マルセル・デュシャン「大ガラス」私的解釈
マルセル・デュシャン「大ガラス」
「彼女の独身者によって裸にされた花嫁さえも」(いわゆる:大ガラス)は、1915年-1923年の8年の制作期間にわたって制作されたマルセル・デュシャンの未完成のオブジェである。
この作品は、鉛の箔、ヒューズ線、埃などの素材と2つのガラスパネルを使って制作されたものであり、偶然の要素(ヒビや塵)、透視図法、繊細なまでの職人芸的な技術や物理学、言語学的な要素が集約された非常に複雑な作品と言われる。大ガラス-未完のまま、チェスに転向したといわれるデュシャンだが、彼にとって、そのチェスは*造形的理論問題の原点であったといわれる。
そして、
それには、多様な解釈がある。
デュシャンは、私たちが「男」または「女」として、社会から記号化された存在と考えた。
そして、「大ガラス」は、私たちが「男」または「女」といういずれかの性の記号を背負うことによって、相互に疎外される存在であることを表現している。

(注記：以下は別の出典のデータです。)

Context: an optimization exercise on an open-source flow, tuned for small area. The choices shown serve that exercise and are no tape-out recipe. Function was checked by simulation only, so behaviour that the tests miss may differ from the original. Power is estimated from default activity; no workload was simulated.

$ cat design/flow/flow/mkmap.py
#!/usr/bin/env python3
# Write a Yosys techmap that replaces each combinational standard cell used in
# a netlist with its logic function, read from the Liberty file.
# usage: mkmap.py LIB NETLIST > map.v
import re, sys
lib = open(sys.argv[1]).read()
used = set(re.findall(r'\b(sky130_fd_sc_hd__\w+)\s+[\\\w$]', open(sys.argv[2]).read()))

def cell_body(name):
    m = re.search(r'cell\s*\(\s*"?%s"?\s*\)\s*\{' % re.escape(name), lib)
    i = m.end(); depth = 1
    while depth:
        c = lib[i]
        if c == '{': depth += 1
        elif c == '}': depth -= 1
        i += 1
    return lib[m.end():i-1]

def pins(body):
    out = []
    for m in re.finditer(r'\bpin\s*\(\s*"?(\w+)"?\s*\)\s*\{', body):
        i = m.end(); depth = 1
        while depth:
            c = body[i]
            if c == '{': depth += 1
            elif c == '}': depth -= 1
            i += 1
        pb = body[m.end():i-1]
        d = re.search(r'direction\s*:\s*"?(\w+)"?', pb).group(1)
        f = re.search(r'function\s*:\s*"([^"]*)"', pb)
        out.append((m.group(1), d, f.group(1) if f else None))
    return out

def expr(f):
    f = f.replace('!', '~')
    # liberty allows juxtaposition and '*' / '+' for and / or
    f = f.replace('*', '&').replace('+', '|')
    f = re.sub(r'(\w|\))\s+(?=[\w(~])', r'\1 & ', f)
    return f

for name in sorted(used):
    body = cell_body(name)
    if re.search(r'\b(ff|latch|statetable)\s*\(', body):
        continue
    ps = pins(body)
    outs = [p for p in ps if p[1] == 'output']
    if not outs or any(p[2] is None for p in outs):
        continue
    ins = [p for p in ps if p[1] == 'input']
    ports = [p[0] for p in ins] + [p[0] for p in outs]
    print('(* techmap_celltype = "%s" *)' % name)
    print('module _map_%s (%s);' % (name, ', '.join(ports)))
    for p in ins: print('  input %s;' % p[0])
    for p in outs: print('  output %s;' % p[0])
    for p in outs: print('  assign %s = %s;' % (p[0], expr(p[2])))
    print('endmodule')
$ cat design/flow/flow/resynth.abc
strash
&get -n
&dch -f
&nf -R 1000
&put
$ cat design/flow/config.mk
export PLATFORM = sky130hd
export DESIGN_NAME = ffm_servo_mixer
export DESIGN_NICKNAME = ffm_servo_mixer
export VERILOG_FILES = /design/flow/design.v
export SDC_FILE = /design/flow/constraint.sdc
export NUM_CORES = 4
export LEC_CHECK = 0
export ABC_AREA = 1
export CAP_MARGIN = 20
export CORE_MARGIN = 2
export CORE_UTILIZATION = 40
export SLEW_MARGIN = 20
$ cat design/flow/flow/run.sh
#!/bin/bash
# The standard layout, with three changes:
#  - after the standard synthesis, its combinational cells are re-mapped for
#    area (flow/resynth.sh); the registers stay exactly as synthesized;
#  - the port buffers use the smallest buffer cell;
#  - clock tree synthesis uses larger sink clusters and no dummy loads.
set -euo pipefail
export BUFFER_PORTS_ARGS="-buffer_cell sky130_fd_sc_hd__buf_1"
export CTS_ARGS="-sink_clustering_enable -repair_clock_nets -buf_list sky130_fd_sc_hd__clkbuf_8 -sink_clustering_size 16 -sink_clustering_max_diameter 50 -dont_use_dummy_load"
R=$PWD/orfs/results/$FLOW_PLATFORM/ffm_servo_mixer/base
LIB=$FLOW_HOME/platforms/$FLOW_PLATFORM/lib/sky130_fd_sc_hd__tt_025C_1v80.lib
bash standard.sh synth > flow_1_synth.log 2>&1
cp "$R/1_2_yosys.v" standard_synth.v
bash flow/resynth.sh standard_synth.v resynth.v "$LIB" flow_2_resynth.log
cp resynth.v "$R/1_2_yosys.v"
rm -f "$R/1_synth.odb" "$R/1_synth.sdc"
bash standard.sh > flow_3_layout.log 2>&1
$ cat design/flow/design.v
module ffm_servo_mixer (
    input  wire        clk,
    input  wire        rst,
    input  wire        rx_valid,
    input  wire [7:0]  rx_data,
    output wire [11:0] duty0,
    output wire [11:0] duty1,
    output wire [11:0] duty2,
    output wire [11:0] duty3,
    output wire [11:0] duty4,
    output wire [11:0] duty5,
    output wire [11:0] duty6,
    output wire [2:0]  dout,
    output wire [1:0]  drive_sel,
    output wire        kick
);
    reg  [7:0]  prev;            
    reg         sync;            
    reg  [4:0]  n;               
    reg  [15:0] acc;             
    reg  [11:0] w0, w1, w2, w3, w4, w5;   
    reg  [1:0]  mode;            
    reg  [1:0]  auxd;            
    reg  [13:0] q0, q1, q2, q3;  
    reg  [10:0] p0, p1, p2;      
    reg  [1:0]  sel_r;
    reg  [1:0]  dlo_r;
    reg         kick_r;
    function [15:0] radd(input [15:0] a, input [15:0] b, input ci);
        integer i;
        reg c;
        begin
            c = ci;
            for (i = 0; i < 16; i = i + 1) begin
                radd[i] = a[i] ^ b[i] ^ c;
                c = (a[i] & b[i]) | (a[i] & c) | (b[i] & c);
            end
        end
    endfunction
    function ult(input [15:0] a, input [15:0] b);
        integer i;
        reg c;
        begin
            c = 1'b0;
            for (i = 0; i < 16; i = i + 1)
                c = (~a[i] & b[i]) | (~(a[i] ^ b[i]) & c);
            ult = c;
        end
    endfunction
    function slt(input [15:0] a, input [15:0] b);
        slt = ult({~a[15], a[14:0]}, {~b[15], b[14:0]});
    endfunction
    wire        busy = !sync && (n != 5'd0);
    wire [15:0] n1f  = radd({11'd0, n}, 16'd1, 1'b0);
    wire [4:0]  n1   = n1f[4:0];
    wire        hdr    = (prev == 8'h20) && (rx_data == 8'h40);
    wire [11:0] word12 = {rx_data[3:0], prev};
    wire        rx_go  = rx_valid && !hdr && sync;       
    wire        odd    = n[0];
    wire [3:0]  pair   = n[4:1];
    wire        trl    = odd && (pair == 4'd14);
    wire        ck_ok  = (acc[7:0] == 8'd0) && (acc[15:8] == rx_data);
    wire m0 = (mode == 2'd0);
    wire m1 = (mode == 2'd1);
    wire m2 = (mode == 2'd2);
    wire s_duty = busy && (n == 5'd1 || n == 5'd3 || n == 5'd5);
    wire s_tp0  = busy && (n == 5'd2);
    wire s_tpa  = busy && (n == 5'd4 || n == 5'd6);
    wire s_cmp  = busy && (n == 5'd7 || n == 5'd15 || n == 5'd23 || n == 5'd27);
    wire s_wr   = busy && (n == 5'd8 || n == 5'd16 || n == 5'd24 || n == 5'd28);
    wire s_j8   = busy && (n == 5'd9);
    wire s_j16  = busy && (n == 5'd17);
    wire s_add  = busy && ((n == 5'd13 && m2) || (n == 5'd14 && m1));
    wire s_sub  = busy && ((n == 5'd21 && m2) || (n == 5'd22 && m1));
    wire s_raw  = busy && ((n == 5'd18 && m0) || n == 5'd26);
    wire s_last = busy && (n == 5'd28);
    wire rot    = busy && !(n == 5'd1 || n == 5'd3 || n == 5'd5 || n == 5'd7 || n == 5'd8 ||
                            n == 5'd15 || n == 5'd16 || n == 5'd23);
    wire pump   = busy && (n == 5'd7 || n == 5'd8);
    wire act    = (n == 5'd1 || n == 5'd2) ? 1'b1 : (n == 5'd3 || n == 5'd4) ? !m2 : !m1;
    wire        ngs  = ult(w0, 1500);
    wire        vbig = ult(w0, 1351) || !ult(w0, 1650);
    wire        dead = !ult(w0, 1451) && ult(w0, 1550);
    wire [12:0] vk   = ngs ? (vbig ? 13'd1400 : 13'd1452) : (vbig ? -13'd1600 : -13'd1548);
    wire [15:0] vr   = radd({3'd0, vk}, {3'd0, {1'b0, w0} ^ {13{ngs}}}, ngs);
    wire [11:0] cv   = dead ? 12'd0 : vbig ? vr[11:0] : {1'b0, vr[11:1]};
    wire [11:0] cvd  = (ult(w0, 901) || !ult(w0, 2100)) ? 12'd500 : cv;
    wire [15:0] sx   = pump ? {2'b00, q0} : {{2{q0[13]}}, q0};
    reg         r_use_t, r_dn;
    reg  [15:0] a_op, x_op;
    reg         neg;
    always @* begin
        a_op = acc; x_op = 16'd0; neg = 1'b0;
        if (!busy) begin
            if (hdr) a_op = 16'hFF9F;
            else begin x_op = {8'd0, rx_data}; neg = 1'b1; end
        end else if (s_duty) begin
            a_op = 16'd1500; x_op = act ? {4'd0, cvd} : 16'd0; neg = ngs && act;
        end else if (s_tp0) begin
            a_op = 16'd1500; x_op = {4'd0, cv};
        end else if (s_tpa) begin
            x_op = act ? {4'd0, cv} : 16'd0;
        end else if (s_cmp) begin
            x_op = sx; neg = 1'b1;
        end else if (s_wr) begin
            if (!r_use_t) begin
                a_op = r_dn ? (pump ? -16'd20 : -16'd10) : (pump ? 16'd20 : 16'd10);
                x_op = sx;
            end
        end else if (s_j8) begin
            a_op = m0 ? 16'd0 : -16'd1500; x_op = {4'd0, w0};
        end else if (s_j16) begin
            a_op = 16'd1500; x_op = {4'd0, w0};
        end else if (s_raw) begin
            a_op = 16'd0; x_op = {4'd0, w0};
        end else if (s_add) begin
            x_op = {4'd0, w0};
        end else if (s_sub) begin
            x_op = {4'd0, w0}; neg = 1'b1;
        end
    end
    wire [15:0] sum = radd(a_op, x_op ^ {16{neg}}, neg);
    wire [15:0] t    = acc;
    wire [15:0] dif  = sum;
    wire        snap = slt(1480, t) && slt(t, 1520) && (slt(1750, sx) || slt(sx, 1250));
    wire        up   = pump ? slt(20, dif) : slt(10, dif);
    wire        dn   = pump ? slt(dif, -16'sd20) : slt(dif, -16'sd10);
    always @(posedge clk) begin
        if (rst) begin
            prev   <= 8'h00;
            sync   <= 1'b0;
            n      <= 5'd0;
            q0     <= 14'd1500;
            q1     <= 14'd1500;
            q2     <= 14'd1500;
            q3     <= 14'd1500;
            p0     <= 11'd1500;
            p1     <= 11'd1500;
            p2     <= 11'd1500;
            sel_r  <= 2'd0;
            dlo_r  <= 2'd0;
            kick_r <= 1'b0;
        end else begin
            kick_r <= s_last;
            if (busy) begin
                n <= s_last ? 5'd0 : n1;
                if (rot) begin
                    w0 <= w1; w1 <= w2; w2 <= w3; w3 <= w4; w4 <= w5; w5 <= w0;
                end
                if (s_duty) begin
                    p0 <= p1; p1 <= p2; p2 <= sum[10:0];
                end
                if (s_tp0 || s_tpa || s_j8 || s_j16 || s_raw || s_add || s_sub)
                    acc <= sum;
                if (s_cmp) begin
                    r_use_t <= snap || !(up || dn);
                    r_dn    <= dn;
                end
                if (s_wr) begin
                    q0 <= q1; q1 <= q2; q2 <= q3; q3 <= sum[13:0];
                end
                if (s_last) begin
                    sel_r <= mode;
                    dlo_r <= auxd;
                end
            end else if (rx_valid) begin
                prev <= rx_data;
                if (hdr) begin
                    sync <= 1'b1;
                    n    <= 5'd0;
                    acc  <= sum;
                end else if (sync) begin
                    if (trl) begin
                        sync <= 1'b0;
                        if (ck_ok) begin
                            n    <= 5'd1;        
                            prev <= 8'h00;
                        end else begin
                            n    <= 5'd0;
                        end
                    end else begin
                        n   <= n1;
                        acc <= sum;
                        if (odd && ult({12'd0, pair}, 6)) begin
                            w0 <= w1; w1 <= w2; w2 <= w3; w3 <= w4; w4 <= w5;
                            w5 <= word12;
                        end
                        if (odd && pair == 4'd6)
                            mode <= ult(word12, 1300) ? 2'd0 :
                                    ult(1700, word12) ? 2'd2 : 2'd1;
                        if (odd && pair == 4'd7)
                            auxd <= {ult(1700, word12), !ult(word12, 1300)};
                    end
                end
            end
        end
    end
    function [10:0] dclamp(input [13:0] s);
        dclamp = slt({{2{s[13]}}, s}, 1000) ? 11'd1000 :
                 slt(2000, {{2{s[13]}}, s}) ? 11'd2000 : s[10:0];
    endfunction
    wire        pact = ult(1500, q0);
    wire [15:0] p60  = radd({2'b00, q0}, 16'd60, 1'b0);
    assign duty0 = {1'b0, p0};
    assign duty1 = {1'b0, p1};
    assign duty2 = {1'b0, p2};
    assign duty3 = {1'b0, !pact ? 11'd1500 : ult(1939, q0) ? 11'd2000 : p60[10:0]};
    assign duty4 = {1'b0, dclamp(q1)};
    assign duty5 = {1'b0, dclamp(q2)};
    assign duty6 = {1'b0, dclamp(q3)};
    assign dout      = {pact, dlo_r};
    assign drive_sel = sel_r;
    assign kick      = kick_r;
endmodule
$ cat design/flow/constraint.sdc
create_clock -name core_clock -period 20.0 [get_ports {clk}]
set_input_delay 4.0000 -clock core_clock [delete_from_list [all_inputs] [get_ports {clk}]]
set_output_delay 4.0000 -clock core_clock [all_outputs]
set_load 0.01 [all_outputs]
$ cat design/flow/standard.sh
#!/bin/bash
# synth_recipe.tcl (not shown) runs the flow's synth.tcl, then flattens the netlist and writes it again
# the make line also repeats each setting of config.mk as NAME=value (left out here)
make -C /OpenROAD-flow-scripts/flow DESIGN_CONFIG=/design/flow/config.mk WORK_HOME=/design/flow/orfs CLKGATE_MAP_FILE= SYNTH_SCRIPT=/design/flow/synth_recipe.tcl "${@:-finish}"
$ cat design/flow/flow/resynth.sh
#!/bin/bash
# Re-map the combinational logic of the standard synthesis netlist for area.
# Registers (their instances, names and cell types) are left untouched: only
# the combinational standard cells are turned back into logic and mapped
# again with ABC.
# usage: resynth.sh NETLIST_IN NETLIST_OUT LIB YOSYS_LOG
set -euo pipefail
IN=$1; OUT=$2; LIB=$3; LOG=$4
HERE=$(cd "$(dirname "$0")" && pwd)
DU=""
for c in $(grep -o 'sky130_fd_sc_hd__\(probe\|probec\|lpflow\)[a-z0-9_]*' "$FLOW_HOME/platforms/sky130hd/config.mk" | sort -u); do
  DU="$DU -dont_use $c"
done
python3 "$HERE/mkmap.py" "$LIB" "$IN" > cellmap.v
cat > resynth.ys <<EOT
read_liberty -lib $LIB
read_verilog $IN
hierarchy -top $FLOW_TOP
techmap -map cellmap.v
opt -purge
techmap
opt -fast -purge
abc -liberty $LIB $DU -script $HERE/resynth.abc
opt_clean -purge
hilomap -singleton -hicell sky130_fd_sc_hd__conb_1 HI -locell sky130_fd_sc_hd__conb_1 LO
insbuf -buf sky130_fd_sc_hd__buf_4 A X
splitnets
opt_clean -purge
stat -liberty $LIB
write_verilog -noattr -noexpr -nohex -nodec $OUT
EOT
yosys -l "$LOG" -q resynth.ys > /dev/null
==> results of run 1 <==
worst register-to-register path, delay by kind of cell, from the launching register on:
kind,cells,cell delay [ns]
AND/OR/NAND/NOR,10,1.59
adder cells (fa/ha/maj),3,1.07
AO/OA/AOI/OAI,17,3.30
flip-flops,1,0.44
XOR/XNOR,1,0.17
buffers and inverters,4,1.20
multiplexers,1,0.23
report_power, final:
group | leakage [nW] | internal, mW | switching (mW)
registers | 1.72 | 0.432 | 0.00186
logic | 1.73 | 0.00907 | 0.0215
clock network | 0.173 | 0.106 | 0.135
metrics by stage:
step,hold WS [ns],cells,power (mW)
final,0.389,1548,0.705
after global routing,0.394,1548,0.733
after CTS,0.382,1548,0.715
after detailed placement,0.405,1524,0.473
after global placement,0.401,1524,0.473
after floorplan,0.400,1106,0.461
layout make-up:
cell class / count / area, µm² / share of cell area
repair buffers: 103 / 432 / 0.0393
multi-input cells: 873 / 4760 / 0.433
inverters: 22 / 82.6 / 0.00751
flip-flops and latches: 202 / 4980 / 0.453
well taps: 324 / 405 / 0.0369
clock buffers: 24 / 330 / 0.0300
sequential cells by signal, indices dropped and copies added (netlist names), 2 cells and up:
register	count
p0	11
w4	12
w1	12
acc	16
n	5
q3	14
sel_r	2
w0	12
w3	12
q2	14
q1	14
w2	12
dlo_r	2
w5	12
prev	8
q0	14
auxd	2
p1	11
mode	2
p2	11
worst paths after layout:
kind / from / endpoint / slack [ns] / cells after the start
setup / recovery: rx_data[1] / r_use_t / 9.12 / 30
hold / removal: w5[10] / w4[10] / 0.39 / 0
setup reg to reg: n[3] / r_use_t / 11.77 / 36
hold reg to reg: w5[10] / w4[10] / 0.39 / 0
layer usage:
metal / vias up / wire, µm / GRT usage
met3: 52 / 1630 / 0.0328
met4: 0 / 769 / 0.0617
met1: 4081 / 12800 / 0.294
met2: 251 / 12500 / 0.339
met5: - / 0 / 0
li1: 4212 / - / -
==> results.tsv, run 1 <==
stage	metric	value	unit
power_and_ir_drop	leakagePower	3.62	nW
placement	gp_congestion	0.959	
floorplanning	die_height	161	µm
placement	port_buffers	92	
logic_synthesis	yosysWarnings	1	
timing	finalSetupTns	0	ns
floorplanning	io-pin-count	101	
final_layout	drive_above_1_share	0.0343	
clocking	post_cts_resize_count	0	
global_routing	grt_start_max_net_pins	73	
timing	setup_viol	0	
power_and_ir_drop	power-per-cell-area	64.1	nW/µm²
placement	hpwl	19500	µm
final_layout	fin_nets	1237	
clocking	cts_htree_levels	1	
timing	period_share	0.544	
clocking	cts_tree	done	
detailed_routing	via_count	8596	
timing	slew_headroom	0.303	
placement	dp_slack	8.61	ns
critical_path	crit_slowest_cell	a311oi_2	
logic_synthesis	syn_avg_cell_area	8.93	µm²
final_layout	antenna_cells	0	
clocking	cts_setup_buffers	0	
critical_path	start_kind	input port	
critical_path	critPathMaxFanout	12	
detailed_routing	drt-total-wl	27800	µm
timing	fin_skew	0.0661	ns
clocking	cts-hold-fix-buffers	0	
detailed_routing	drc	0	
floorplanning	dieWidth	161	µm
detailed_routing	drtIter0Drc	835	
global_routing	grt-ovfl-total	0	
clocking	clk_latency	0.56	ns
timing	hold_viol	0	
critical_path	cp-end-kind	register	
timing	worst_slack	9.12	ns
floorplanning	num_rows	57	
placement	postPlaceCellArea	10700	µm²
critical_path	slowest_delay	0.88	ns
min_path	hold_path_class	register to register	
timing	max_freq	0.0919	GHz
logic_synthesis	synth_area	9830	µm²
detailed_routing	detail_route.wl_per_cell	17.9	µm
critical_path	path_class	input port to register	
final_layout	fin_area	11000	µm²
critical_path	critPathArrivalTime	11.19	ns
final_layout	layout_common_cells	237 x nand2_1, 111 x a21oi_1, 109 x nor2_1	
timing	rsz0062_at_grt	no	
floorplanning	start_util	0.405	
flow_run	maxCapViolCount	0	
global_routing	antenna_found_initial	0	
timing	finalMaxSlewViolations	0	
timing	fin_crit	10.88	ns
final_layout	areaGrowthSynthToFinish	11.9	%
final_layout	fin_util	0.453	
global_routing	grt_usage	0.210	
detailed_routing	ant_nets	0	
critical_path	crit_path_frequent_cell	o21ai_0	
clocking	cts-root-buf	clkbuf_8	
floorplanning	core	24200	µm²
final_layout	fillers	2469	
global_routing	grt_pass1_wl	43900	µm
critical_path	crit_buf_inv	3	
critical_path	critPathTopFamily	compound AO/OA/AOI/OAI gates	
detailed_routing	detail_route.vias_per_cell	5.55	
critical_path	cp.required	20.31	ns
floorplanning	dieArea	25800	µm²
power_and_ir_drop	irDropWorstVdd	0.0000397	V
timing	worstMarginPinSlew	1.04	ns
logic_synthesis	syn_inst	1100	
global_routing	grt_pass1_vias	7953	
clocking	ctsLongestPathBuffers	3	
clocking	path_clk_slew	0.08	ns
clocking	cts.sinks	202	
clocking	numCtsBuffers	24	
status	status	complete, no violations	
detailed_routing	first_pass_iters	5	
final_layout	layout_commonest_cell	nand2_1	
==> inputs of run 2 (changes only) <==
--- a/design/flow/flow/run.sh
+++ b/design/flow/flow/run.sh
@@ -6,7 +6,7 @@
 #  - clock tree synthesis uses larger sink clusters and no dummy loads.
 set -euo pipefail
 export BUFFER_PORTS_ARGS="-buffer_cell sky130_fd_sc_hd__buf_1"
-export CTS_ARGS="-sink_clustering_enable -repair_clock_nets -buf_list sky130_fd_sc_hd__clkbuf_8 -sink_clustering_size 16 -sink_clustering_max_diameter 50 -dont_use_dummy_load"
+export CTS_ARGS="-sink_clustering_enable -repair_clock_nets -buf_list sky130_fd_sc_hd__clkbuf_8 -sink_clustering_size 20 -sink_clustering_max_diameter 50 -dont_use_dummy_load"
 R=$PWD/orfs/results/$FLOW_PLATFORM/ffm_servo_mixer/base
 LIB=$FLOW_HOME/platforms/$FLOW_PLATFORM/lib/sky130_fd_sc_hd__tt_025C_1v80.lib
 bash standard.sh synth > flow_1_synth.log 2>&1
--- a/design/flow/flow/resynth.sh
+++ b/design/flow/flow/resynth.sh
@@ -23,7 +23,7 @@
 abc -liberty $LIB $DU -script $HERE/resynth.abc
 opt_clean -purge
 hilomap -singleton -hicell sky130_fd_sc_hd__conb_1 HI -locell sky130_fd_sc_hd__conb_1 LO
-insbuf -buf sky130_fd_sc_hd__buf_4 A X
+insbuf -buf sky130_fd_sc_hd__buf_1 A X
 splitnets
 opt_clean -purge
 stat -liberty $LIB
--- a/design/flow/config.mk
+++ b/design/flow/config.mk
@@ -8,5 +8,5 @@
 export ABC_AREA = 1
 export CAP_MARGIN = 20
 export CORE_MARGIN = 2
-export CORE_UTILIZATION = 40
+export CORE_UTILIZATION = 60
 export SLEW_MARGIN = 20
==> run 2 against run 1 <==
Setup slack improved by 0.076 ns. First-iteration DRC count rose by 6.0%. Die area fell by 33%. Design area fell by 1.7%. Combinational power fell by 2%. Worst hold slack got worse by 0.024 ns. Core utilization rose by 22 points. Clock-buffer cell count fell by 4. Synthesized cell count did not move. Critical endpoint unchanged. Sequential share of layout area rose by 0.80 points. Final cell count fell by 7.2%.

デュシャンの「大ガラス」は、「男」「女」の欲望のメカニズムを、永遠に隔てられ、交わることのない位相の運動体化されているといわれる。
*造形的理論問題の原点:従来の絵画や造形のそれとは異なり、脳内で展開される無数のチェスの手のパターンのような、数学や幾何学も駆使した作品分析をおこなう、高次元な造形に対する形態を表す。